After non-quenched and tempered steel is forged and heated using a medium frequency induction forging heating furnace, the post-forging cooling rate has a significant impact on the strength and toughness of the non-quenched and tempered steel, and determines the final process and performance of the parts. Generally, the strength and hardness of microalloyed non-quenched and tempered steels increase with increasing cooling rate after forging. The main reason is that as the cooling rate increases after forging, the number of pearlite in the steel structure increases and the spacing between pearlite sheets decreases.
The cooling rate of non-quenched and tempered steel after forging, especially the cooling rate between 800°C and 500°C, will significantly affect the grain size of the steel, the quantity and shape of ferrite and pearlite, the interlamellar spacing and pearlite of pearlite The thickness of cementite sheets in the body, as well as the number and particle size of microalloyed carbon and nitrides in the steel, thus affect the mechanical properties of non-quenched and tempered steel. Under normal circumstances, non-quenched and tempered steel forgings can be stacked and cooled below 500°C.
When the cooling rate of non-quenched and tempered steel increases after forging, its strength and hardness increase, while the plasticity and toughness have three situations depending on the cooling rate: the plasticity and toughness increase, change little, and decrease. The effects of post-forging cooling rate on the strength, hardness, plasticity and toughness of F40MnV and F45V steel are shown in the left and right curves of the figure below. as illustrated:
(1) For F40MnV steel, as the cooling rate increases, the strength and hardness of F40MnV steel increase. While the plasticity decreases slightly, the toughness decreases significantly, especially when the cooling rate is greater than 65°C/min. As the cooling rate increases, the toughness decreases more.
(2) For F45V steel, as the cooling rate increases, the strength and hardness of F45V steel increase. The change in toughness is not great. Once there is a cooling rate with lower toughness (65°C/min), cooling is accelerated above this speed. For example, when the cooling rate is increased to 90°C/min, the toughness of F45V steel will be improved.
Generally, the cooling rate after forging should not exceed 150°C/min to prevent the formation of bainite structure that affects toughness and cutting performance.

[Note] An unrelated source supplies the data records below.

$ cat src/hw/rtl/mpsc_pkg.sv
// Package for the minimum perfect square count block.
// Holds the widths, step addresses, control word layout and microcode ROM.
// No dependencies.
`default_nettype none

package mpsc_pkg;

    localparam int MAX_TARGET_DEFAULT = 16383;
    localparam int TARGET_W = 14;
    localparam int COUNT_W = 3;
    localparam int STEP_W = 3;

    typedef logic [STEP_W-1:0] step_t;

    localparam step_t STEP_WAIT  = 3'd0;
    localparam step_t STEP_CHECK = 3'd1;
    localparam step_t STEP_SEED  = 3'd2;
    localparam step_t STEP_ROOT  = 3'd3;
    localparam step_t STEP_FILL  = 3'd4;
    localparam step_t STEP_OUT   = 3'd5;

    typedef enum logic [2:0] {
        COND_NONE,
        COND_NO_INPUT,
        COND_SHORT_TARGET,
        COND_SEED_LAST,
        COND_ROOT_MORE,
        COND_ROW_LAST,
        COND_OUT_BUSY
    } cond_t;

    typedef struct packed {
        logic  in_ready;
        logic  seed_write;
        logic  root_step;
        logic  fill_write;
        logic  res_short;
        logic  out_load;
        logic  row_init;
        cond_t cond;
        step_t jmp_addr;
        step_t next_addr;
    } ucode_t;

    typedef struct packed {
        logic no_input;
        logic short_target;
        logic seed_last;
        logic root_more;
        logic row_last;
        logic out_busy;
    } status_t;

    function automatic ucode_t ucode_rom(input step_t addr);
        ucode_t w;
        w = '0;
        w.cond = COND_NONE;
        unique case (addr)
            STEP_WAIT:
            begin
                w.in_ready  = 1'b1;
                w.cond      = COND_NO_INPUT;
                w.jmp_addr  = STEP_WAIT;
                w.next_addr = STEP_CHECK;
            end
            STEP_CHECK:
            begin
                w.res_short = 1'b1;
                w.cond      = COND_SHORT_TARGET;
                w.jmp_addr  = STEP_OUT;
                w.next_addr = STEP_SEED;
            end
            STEP_SEED:
            begin
                w.seed_write = 1'b1;
                w.row_init   = 1'b1;
                w.cond       = COND_SEED_LAST;
                w.jmp_addr   = STEP_ROOT;
                w.next_addr  = STEP_SEED;
            end
            STEP_ROOT:
            begin
                w.root_step = 1'b1;
                w.cond      = COND_ROOT_MORE;
                w.jmp_addr  = STEP_ROOT;
                w.next_addr = STEP_FILL;
            end
            STEP_FILL:
            begin
                w.fill_write = 1'b1;
                w.row_init   = 1'b1;
                w.cond       = COND_ROW_LAST;
                w.jmp_addr   = STEP_OUT;
                w.next_addr  = STEP_ROOT;
            end
            STEP_OUT:
            begin
                w.out_load  = 1'b1;
                w.cond      = COND_OUT_BUSY;
                w.jmp_addr  = STEP_OUT;
                w.next_addr = STEP_WAIT;
            end
            default:
            begin
                w.next_addr = STEP_WAIT;
            end
        endcase
        return w;
    endfunction

endpackage

`default_nettype wire

$ cat src/hw/rtl/mpsc_seq.sv
// Microcode sequencer: step counter, control word ROM and conditional jumps.
// Depends on mpsc_pkg.
`default_nettype none

module mpsc_seq
    import mpsc_pkg::*;
(
    input  wire logic    clk,
    input  wire logic    rst_n,
    input  wire status_t status,
    output ucode_t       ctrl
);

    step_t pc_reg;
    step_t pc_next;
    logic  taken;

    assign ctrl = ucode_rom(pc_reg);

    always_comb
    begin
        taken = 1'b0;
        unique case (ctrl.cond)
            COND_NONE:         taken = 1'b0;
            COND_NO_INPUT:     taken = status.no_input;
            COND_SHORT_TARGET: taken = status.short_target;
            COND_SEED_LAST:    taken = status.seed_last;
            COND_ROOT_MORE:    taken = status.root_more;
            COND_ROW_LAST:     taken = status.row_last;
            COND_OUT_BUSY:     taken = status.out_busy;
            default:           taken = 1'b0;
        endcase
        pc_next = taken ? ctrl.jmp_addr : ctrl.next_addr;
    end

    always_ff @(posedge clk or negedge rst_n)
    begin
        if (!rst_n)
        begin
            pc_reg <= STEP_WAIT;
        end
        else
        begin
            pc_reg <= pc_next;
        end
    end

endmodule

`default_nettype wire

$ cat config.mk
export PLATFORM = sky130hd
export DESIGN_NAME = mpsc_seq
export DESIGN_NICKNAME = d
export VERILOG_FILES = /design/src/hw/rtl/mpsc_pkg.sv /design/src/hw/rtl/mpsc_seq.sv
export SDC_FILE = /design/constraint.sdc
export NUM_CORES = 1
export LEC_CHECK = 0
export ABC_CLOCK_PERIOD_IN_PS = 1300
export BUFFER_PORTS_ARGS = -buffer_cell sky130_fd_sc_hd__buf_2
export CORE_AREA = 4 4 41 43
export DETAILED_ROUTE_END_ITERATION = 10
export DIE_AREA = 0 0 45 47
export GPL_ROUTABILITY_DRIVEN = 1
export PLACE_DENSITY_LB_ADDON = 0.1
export SYNTH_ARGS = -nofsm -noshare
export SYNTH_HDL_FRONTEND = slang
export SYNTH_SLANG_ARGS = --single-unit
export TNS_END_PERCENT = 10
$ cat constraint.sdc
create_clock -name clk -period 1.3 [get_ports clk]
set_input_delay 0.065 -clock clk [delete_from_list [all_inputs] [get_ports clk]]
set_output_delay 0.065 -clock clk [all_outputs]
set_load 0.03 [all_outputs]
* Yosys cells after proc, flatten, opt, wreduce, memory -nomap -nowiden
Cells that the tools add are included.
W data, S select, Z words.
** Word-level totals
- Bits in registers :: 3
- Memory bits (writable) :: 0
- Input bits :: 8
- Memories :: 0
- Bits in read-only memories :: 0
- Bits in latches :: 0
- Output and inout bits :: 16
- Logic and storage cells :: 26
** Operators by class
- Eq/ne operators :: 11
- Magnitude comparators :: 0
- Div/mod/pow operators :: 0
- Bitwise gates (word level) :: 0
- Reduce and logical (&&, ||, !) cells :: 3
- Add/subtract/negate cells :: 0
- Shift-type cells :: 0
- Multiplexer cells :: 11
- $mul :: 0
** Operators with widths (number)
- $pmux W6 S6 :: 1
- $eq A3 B3 Y1 const B :: 5
- $eq A3 B2 Y1 const B :: 4
- $pmux W3 S4 :: 1
- $mux W1 :: 7
- $eq A3 B1 Y1 const B :: 2
- $pmux W1 S6 :: 1
- $reduce_or A2 Y1 :: 2
- $logic_not A3 Y1 :: 1
- $mux W3 :: 1

* Logic depth before layout (Yosys ltp)
Gate-level depths: netlist of the first run.
- Word-level depth :: 5
- Gate-level depth with buffers :: 4
- Gate-level depth less buffers :: 4

* Worst setup path before layout of the first run
No wires, ideal clock.
- Kind :: register to output
- Start point :: register pc_reg[2]
- End point :: output ctrl[1] (netlist name)
- Arrival time :: 1.483 ns
- Setup slack :: -0.248 ns
- Stages on the path, launching flop included :: 4
- Data required time :: 1.235 ns
- Path buffers :: 0
- Cells stage by stage :: dfrtp_1 nand2b_2 a21oi_1 or2_1
** RTL lines
- from (decl) :: RTL line mpsc_seq.sv:14 : step_t pc_reg;
- from (signal assigned) :: RTL line mpsc_seq.sv:44 : pc_reg <= pc_next;
- to (decl) :: RTL line mpsc_seq.sv:11 : output ucode_t ctrl

==> out/qor.yml, run 1 <==
outcome:
  status: "finished with violations"
  violations: "setup timing"
floorplanning:
  die_w_um: 45
  row_count: 13
  die_h_um: 47
  die-area_um2: 2120
  initial_utilization: 0.251
  core_area_um2: 1300
  pin_count: 24
critical_path:
  r2r_cells: 5
  arrival_ns: 1.24
  rrSetupSlack_ns: 0.15
  critPathKind: "flop to output port"
  path_cells: "buf_4 -> nor3_4 -> a21oi_1 -> buf_4"
  crit_buf_inv: 2
  crit_family: "flip-flops"
  critPathMaxFanout: 6
  start_kind: "flop"
  crit_path_end_kind: "output port"
  path_common_cell: "buf_4"
  worst_r2r_endpoint: "pc_reg[2]"
  max_stage_delay_ns: 0.44
  slowest_stage: "dfrtp_2"
  required_ns: 1.24
  crit_cells: 4
  reg2reg_from: "pc_reg[0]"
final_layout:
  drive_gt1_frac: 0.635
  area_delta_synth_final_pct: 83.9
  diodes: 0
  largest_reg_flops: 3
  seqCellArea_um2: 78.8
  multiInputGateArea_um2: 238
  nets: 83
  final_core_util: 0.462
  n_fill_cell: 137
routing:
  viasPerCell: 4.63
  drc: 0
  wl_per_cell_um: 11.1
  finalWirelength_um: 985
  via_count: 412
  firstDrtPassIters: 4
  drt_iter0_drc: 5
  drtAntennaViolNets: 0
synth:
  synth-seq-cells: 3
  syn_nets: 49
  syn_inst: 41
  seq_area_frac_synth: 0.230
  synth_area_um2: 327
  postSynthAreaPerCell_um2: 7.96
  synth-warning-count: 0
  yosysUniqueCellTypes: 25
timing:
  rsz0062_at_grt: "yes"
  fin_skew_ns: 0.00105
  period_minus_slack_ns: 1.31
  worst_pin_slew_ns: 0.229
  setup-violations-final: 2
  final_max_slew_viol_count: 0
  tns_ns: -0.0144
  fmax_mhz: 765
  final_hold_viol_count: 0
  maxSlewHeadroom: 0.847
  period_share: 1.01
  postLayoutSetupSlackWorst_ns: -0.00745
cts:
  cts-root-buf: "clkbuf_4"
  clock_latency_ns: 0.24
  cts.sink_count: 3
  htree_levels: 1
  cts_made_buffers: 3
  clk_path_buf_depth: 2
  cts_tree: "done"
  clk_pin_slew_ns: 0.04
placed_design:
  place_congestion: 0.717
  io_buffers: 23
  hpwlAfterDp_um: 741
  place_ws_ns: 0.0454
min_path:
  min_delay_path_depth: 2
  hold_path.startpoint: "status[1]"
  hold_path_class: "input pin to flop"
  whs_endpoint: "pc_reg[1]"
global_routing:
  grt.overflow.total: 0
  grt_pass1_wl_um: 1540
  grt_max_degree: 7
  antenna_found_initial: 0
  grt_util_all_layers: 0.104
  grt_pass1_vias: 357
job:
  cap_violations: 0
routing by layer:
| layer | wire length (µm) | track usage | vias to the layer above |
|---|---|---|---|
| li1 | - | - | 205 |
| met1 | 363 | 0.112 | 183 |
| met2 | 499 | 0.178 | 24 |
| met3 | 122 | 0.0307 | 0 |
| met4 | 0 | 0.0702 | 0 |
| met5 | 0 | 0 | - |
timing repair:
item                                    4_1_cts  5_1_grt
resized for setup                            12       12
setup buffers                                 3        0
hold endpoints to repair                      3        0
hold buffers                                  1        0
endpoints found under the setup margin       15       10
Yosys cell counts (all sizes together):
library cell / instances / share of area
and3b: 1 / 0.027
and2: 1 / 0.019
mux2: 1 / 0.034
o21ai: 1 / 0.015
nand2: 3 / 0.042
o21ba: 1 / 0.031
o32ai: 2 / 0.077
or2: 1 / 0.019
inv: 4 / 0.046
dfrtp: 3 / 0.23
nor3b: 1 / 0.023
buf: 3 / 0.080
nor3: 1 / 0.031
a21oi: 4 / 0.061
o22ai: 2 / 0.038
mux2i: 1 / 0.031
nand2b: 3 / 0.065
nor2: 6 / 0.069
nor2b: 2 / 0.061
area by class of cell:
type / count / area share
clock buffers: 4 / 0.0438
flip-flops and latches: 3 / 0.131
multi-input cells: 31 / 0.396
well taps: 15 / 0.0313
inverters: 4 / 0.0250
repair buffers: 32 / 0.373
worst register-to-register path: stages, from the launching register on:
cell     delay [ns]
dfrtp_2        0.42
buf_4          0.15
buf_4          0.14
and3b_1        0.20
a21oi_1        0.04
o22ai_1        0.11
placed cells by master (no fill, tap or decap), types with 2 or more instances in the layout:
master | synthesis | layout
dfrtp_2 | 0 | 3
buf_4 | 2 | 11
o22ai_1 | 2 | 2
nor2_1 | 6 | 4
inv_1 | 3 | 3
nand2_1 | 2 | 2
nor2_2 | 0 | 2
nand2b_4 | 0 | 2
buf_2 | 0 | 15
a21oi_1 | 4 | 3
clkbuf_4 | 0 | 3
buf_6 | 1 | 5
per-stage QoR:
| step | hold WS, ns | cells | area [µm²] |
|---|---|---|---|
| after floorplan | -0.231 | 41 | 335 |
| after global placement | -0.137 | 81 | 480 |
| after detailed placement | -0.139 | 81 | 480 |
| after CTS | 0.0319 | 89 | 572 |
| after global routing | 0.0304 | 89 | 601 |
| final | 0.0363 | 89 | 601 |
worst max path at each step:
stage | start | endpoint | slack [ns]
2_1_floorplan | pc_reg[0] | ctrl[3] | -0.09
3_3_place_gp | pc_reg[0] | pc_reg[0] | -0.006
3_5_place_dp | pc_reg[0] | pc_reg[0] | 0.05
4_1_cts | pc_reg[2] | ctrl[15] | -0.03
5_1_grt | pc_reg[2] | ctrl[3] | -0.07
6_report | pc_reg[2] | ctrl[3] | -0.007
cells by family after synthesis:
logic type      after synthesis  synth area share
flops                         3             0.230
compound gates               10             0.222
buf+inv                       7             0.126
simple gates                 19             0.356
mux                           2            0.0651
Power of run 1 is not shown: default switching activity piles up to over one toggle a cycle in this logic, so the estimate is an artifact.
==> run 2: changes to the inputs <==
Settings changed: ABC_CLOCK_PERIOD_IN_PS 1300 to 1500, CTS_BUF_LIST set to sky130_fd_sc_hd__clkbuf_4 sky130_fd_sc_hd__clkbuf_8 sky130_fd_sc_hd__clkbuf_16.
Clock period 1.3 ns to 1.5 ns, I/O delays scaled along.
==> out/qor.yml, run 2 (synthesized netlist as in run 1, its figures left out) <==
final_layout:
  layout_commonest_cell: "buf_2"
  nets: 77
  diodes: 0
  n_fill_cell: 148
  multiInputGateArea_um2: 224
  layout.cells.non_filler: 83
  largest_reg_flops: 3
  area_delta_synth_final_pct: 55.6
  final_core_util: 0.390
  seqCellArea_um2: 77.6
  final_cell_mix: "buf_2, nor2_1, clkbuf_4, inv_1, a21oi_1"
  drive_gt1_frac: 0.588
critical_path:
  slowest_stage: "dfrtp_1"
  critPathKind: "flop to output port"
  crit_family: "flip-flops"
  arrival_ns: 1.34
  start_kind: "flop"
  crit_path_end_kind: "output port"
  critPathMaxFanout: 5
  crit_buf_inv: 1
  r2r_cells: 3
  required_ns: 1.42
  path_cells: "nand2b_2 -> a21oi_2 -> or2_1 -> clkbuf_4"
  max_stage_delay_ns: 0.42
  crit_cells: 4
routing:
  finalWirelength_um: 866
  drtAntennaViolNets: 0
  wl_per_cell_um: 10.4
  viasPerCell: 4.35
  firstDrtPassIters: 4
  drc: 0
  via_count: 361
  drt_iter0_drc: 6
timing:
  worst_pin_slew_ns: 0.302
  setup-violations-final: 0
  period_minus_slack_ns: 1.41
  period_share: 0.943
  fin_skew_ns: 0.00340
  rsz0062_at_grt: "no"
  maxSlewHeadroom: 0.799
  final_hold_viol_count: 0
  postLayoutSetupSlackWorst_ns: 0.0860
  fmax_mhz: 707
  final_max_slew_viol_count: 0
  tns_ns: 0
floorplanning:
  pin_count: 24
  initial_utilization: 0.251
  row_count: 13
  die_h_um: 47
  die_w_um: 45
  core_area_um2: 1300
  die-area_um2: 2120
global_routing:
  grt_util_all_layers: 0.0950
  grt_pass1_vias: 330
  grt.overflow.total: 0
  grt_max_degree: 18
  grt_pass1_wl_um: 1410
  antenna_found_initial: 0
cts:
  clock_latency_ns: 0.23
  cts_tree: "done"
  cts-root-buf: "clkbuf_4"
  clk_pin_slew_ns: 0.04
  cts_made_buffers: 3
  cts.sink_count: 3
  htree_levels: 1
  clk_path_buf_depth: 2
placed_design:
  hpwlAfterDp_um: 709
  io_buffers: 23
  place_congestion: 0.683
  place_ws_ns: 0.180
  dp.cells: 78
min_path:
  hold_path_class: "input pin to flop"
  min_delay_path_depth: 2
job:
  cap_violations: 0
outcome:
  status: "completed"
## run 2: cell count changes in the layout (fill, tap and decap cells not counted), sizes merged
| cell | delta |
|---|---|
| clkbuf | +1 |
| buf | -7 |
## run 2: stage by stage
step	instance area [µm²]	hold WS, ns
floorplan	333	-0.221
global placement	455	-0.126
detailed placement	455	-0.127
CTS	498	0.0707
global route	508	0.0678
finish	508	0.0688
## run 2: metal layers
metal / wire length [µm] / share of wire / vias to the layer above / track usage
li1: - / - / 191 / -
met1: 397 / 0.46 / 152 / 0.114
met2: 353 / 0.41 / 18 / 0.144
met3: 115 / 0.13 / 0 / 0.0498
met4: 0 / 0 / 0 / 0.0351
met5: 0 / 0 / - / 0
## run 2: worst paths after layout
check / startpoint / to / slack [ns]
worst max-delay path: pc_reg[2] / ctrl[1] / 0.09
worst min-delay path: status[1] / pc_reg[1] / 0.07
worst max register to register: pc_reg[0] / pc_reg[0] / 0.30
worst min register to register: pc_reg[1] / pc_reg[2] / 0.56
max in group asynchronous: rst_n / pc_reg[0] / 1.22
min in group asynchronous: rst_n / pc_reg[2] / 0.17
## run 2: cell type report
| class | count | share of cell area |
|---|---|---|
| sequential | 3 | 0.153 |
| inverter | 4 | 0.0296 |
| tap | 15 | 0.0369 |
| timing repair buffer | 26 | 0.281 |
| clock buffer | 4 | 0.0591 |
| multi-input combinational | 31 | 0.441 |
## run 2: repair_timing
item	CTS	global route
buffers inserted	0	0
hold endpoints to repair	3	0
setup endpoints to repair	1	1
gates cloned	0	0
hold buffers	1	0
resized for setup	2	3
Power of run 2 is left out for the same reason.
==> run 3: changes to the inputs <==
Settings changed: RECOVER_POWER set to 25.
==> out/qor.yml, run 3 (synthesized netlist as in run 1, its figures left out) <==
placed_design:
  place_congestion: 0.683
  hpwlAfterDp_um: 709
  dp.cells: 78
  place_ws_ns: 0.180
  placed_cell_area_um2: 455
  io_buffers: 23
global_routing:
  grt_busiest_layer: "met2"
  grt_pass1_wl_um: 1410
  antenna_found_initial: 0
  grt_use_met1: 0.114
  use_met3: 0.0498
  grt_pass1_vias: 330
  grt_max_degree: 18
  met2_usage: 0.144
  grt_util_all_layers: 0.0950
  grt.overflow.total: 0
timing:
  final_max_slew_viol_count: 0
  fmax_mhz: 707
  fin_skew_ns: 0.00341
  rsz0062_at_grt: "no"
  postLayoutSetupSlackWorst_ns: 0.0860
  period_minus_slack_ns: 1.41
  worst_pin_slew_ns: 0.302
  final_hold_viol_count: 0
  period_share: 0.943
  setup-violations-final: 0
  tns_ns: 0
  maxSlewHeadroom: 0.799
final_layout:
  diodes: 0
  multiInputGateArea_um2: 224
  n_fill_cell: 148
  largest_reg_flops: 3
  final_cell_mix: "buf_2, nor2_1, clkbuf_4, inv_1, a21oi_1"
  layout_commonest_cell: "buf_2"
  nets: 77
  area_delta_synth_final_pct: 55.2
  seqCellArea_um2: 77.6
  drive_gt1_frac: 0.574
  final_cell_area_um2: 507
  layout.cells.non_filler: 83
routing:
  finalWirelength_um: 865
  firstDrtPassIters: 4
  wl_per_cell_um: 10.4
  drt_iter0_drc: 6
  viasPerCell: 4.35
  drc: 0
  via_count: 361
  drtAntennaViolNets: 0
min_path:
  min_delay_path_depth: 2
  hold_path_class: "input pin to flop"
floorplanning:
  initial_utilization: 0.251
  die-area_um2: 2120
  die_w_um: 45
  row_count: 13
  pin_count: 24
  core_area_um2: 1300
  die_h_um: 47
outcome:
  status: "completed"
cts:
  clk_path_buf_depth: 2
  clk_pin_slew_ns: 0.04
  cts.sink_count: 3
  cts-root-buf: "clkbuf_4"
  cts_tree: "done"
  clock_latency_ns: 0.23
  cts_made_buffers: 3
  htree_levels: 1
critical_path:
  start_kind: "flop"
  arrival_ns: 1.34
  r2r_cells: 3
  crit_path_end_kind: "output port"
  critPathKind: "flop to output port"
  critPathMaxFanout: 5
  required_ns: 1.42
job:
  cap_violations: 0
run 3: cell count changes in the layout (fill, tap and decap cells not counted), sizes merged:
cell | before | now
buf | 24 | 23
clkbuf | 5 | 6
run 3: worst paths after layout:
check / start / end / slack, ns
min in group asynchronous: rst_n / pc_reg[2] / 0.18
max: pc_reg[2] / ctrl[1] / 0.09
max reg2reg: pc_reg[0] / pc_reg[0] / 0.30
min reg2reg: pc_reg[1] / pc_reg[2] / 0.56
max in group asynchronous: rst_n / pc_reg[0] / 1.16
min: status[1] / pc_reg[1] / 0.07
run 3: area by class of cell:
type,count,share of cell area
tap,15,0.0370
clock buffer,4,0.0593
sequential,3,0.153
inverter,4,0.0296
multi-input combinational,31,0.442
timing repair buffer,26,0.279
run 3: critical path, stage by stage (launching register included):
cell,delay (ns)
dfrtp_1,0.42
nand2b_2,0.26
a21oi_2,0.15
or2_1,0.11
clkbuf_4,0.17
run 3: layer usage:
metal | share of wire | vias up
met5 | 0 | -
met3 | 0.13 | 0
met1 | 0.46 | 152
met2 | 0.41 | 18
li1 | - | 191
met4 | 0 | 0
run 3: metrics by stage:
stage / hold WS (ns) / utilization
final: 0.0688 / 0.389
after global routing: 0.0678 / 0.389
after CTS: 0.0707 / 0.383
after detailed placement: -0.127 / 0.350
after global placement: -0.126 / 0.350
after floorplan: -0.221 / -
run 3: timing repair:
action / in CTS / in global routing
endpoints found under the setup margin: 1 / 1
resized for setup: 2 / 3
buffers inserted: 0 / 0
hold endpoints to repair: 3 / 0
hold buffers: 1 / 0
Power of run 3 is left out for the same reason.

Based on the above factors that affect the mechanical properties of non-quenched and tempered steel, it can be seen that for different non-quenched and tempered steels, the forging heating temperature, final forging temperature, deformation amount and forging temperature of the steel parts in the medium-frequency induction forging instantaneous furnace can be changed according to their chemical composition. Post-cooling rate adjusts the mechanical properties of steel. The adjustment of the cooling rate after forging must be coordinated with other process parameters to achieve better results.